A few years later I had the opportunity to do a Live-I Isadora workshop at FACT in Liverpool with Mark and Dawn and I kind of felt I’d developed superpowers overnight!  Here was a tool that would allow me to manipulate sound lighting and video at my fingertips with so many possibilities, and I could build it any way I wanted for any task.

LIPA supports its staff working professionally whilst teaching, so I now design three or four shows a year in theatres and with different musicians and visual artists, and also sing with Sense Of Sound Singers in my spare time.  I think that music is probably my next adventure, and I’d like to write something new of my own, but there’s time for that yet.  I’m busy enough with everything else.

Would you class yourself as a performer, technician, director or other?

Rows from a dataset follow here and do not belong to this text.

<file path="config.mk">
export PLATFORM = sky130hd
export DESIGN_NAME = lfsr_random
export DESIGN_NICKNAME = d
export VERILOG_FILES = /design/src/common/glbl_map_pkg.sv /design/src/hw/lfsr_random.sv
export SDC_FILE = /design/constraint.sdc
export NUM_CORES = 1
export LEC_CHECK = 0
export BUFFER_PORTS_ARGS = -buffer_cell sky130_fd_sc_hd__buf_2
export CAP_MARGIN = 15
export CORE_MARGIN = 1.5
export CORE_UTILIZATION = 57
export CTS_CLUSTER_SIZE = 16
export DETAILED_ROUTE_END_ITERATION = 6
export PLACE_DENSITY_LB_ADDON = 0.15
export SYNTH_ARGS = -nofsm -noshare
export SYNTH_HDL_FRONTEND = slang
export SYNTH_SLANG_ARGS = --single-unit
</file>
<file path="constraint.sdc">
create_clock -name mclk -period 3 [get_ports mclk]
set_clock_uncertainty 0.2 [all_clocks]
set_input_delay 0.75 -clock mclk [delete_from_list [all_inputs] [get_ports mclk]]
set_output_delay 0.75 -clock mclk [all_outputs]
set_load 0.005 [all_outputs]
</file>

Like a lot of AV artists I find myself constantly redefining my title for every project I get involved in, and sometimes mid-show.  I can start as “AV programmer” if I’m just manipulating someone else’s content and providing an interface for venue technicians to use in a show, but then be an “AV Designer” if I’m creating new material and having more of an artistic voice.  I’m probably a “creative technician” if the truth be known – more used to finding an elegant (but quick) solution to various challenges, rather than finessing a design to its perfect conclusion.  I think I need to work on this aspect of my approach to work, but I also need a bit less to do, and more time to do it.

What projects have you been working on lately?

I’m currently designing AV for two shows for the Octagon, Bolton.  “The Demolition Man” is about Fred Dibnah, and is bringing back lots of memories of my childhood, and “Secret Thoughts” follows that with an elegant architectural set that’s going to be a challenge to map onto.

What has been the highlight of career?

Several of the Liverpool 08 projects were really rewarding, especially getting the opportunity to design for a live string Quartet.  I used Isadora particle generators to create vivid coloured shapes that were manipulated live with a Wiimote, and the whole concept had a directness to it that was very satisfying.  (see link below)

How would you describe your artistic style?

I’m still finding that, and most projects are different because of the nature of the brief –  sometimes I’ve just done sound and lighting with Isadora and no projection at all.  Quite a few of the theatre pieces have tended towards high contrast B&W imagery, and that’s quite an attractive convention for me because it provides a consistency of content, and also gets the most impact when you’re working with stage lighting.

What technology do you use most often?

Isadora.  Macbooks.

GIMP and Quicktime Pro 7 for image tweaking and video editing.

Matrox Dual or Triple Heads To Go.

Sometimes a handy Numark AVM01 video mixer and a Korg Kaoss Pad Entrancer for on the spot noodling.

We have a Catalyst Media Server system at LIPA, and that’s a powerful tool for live music situations, and occasionally I’ve ran it in parallel with Isadora, or had students who want to learn it as well, so they can pick it up later if asked by a client.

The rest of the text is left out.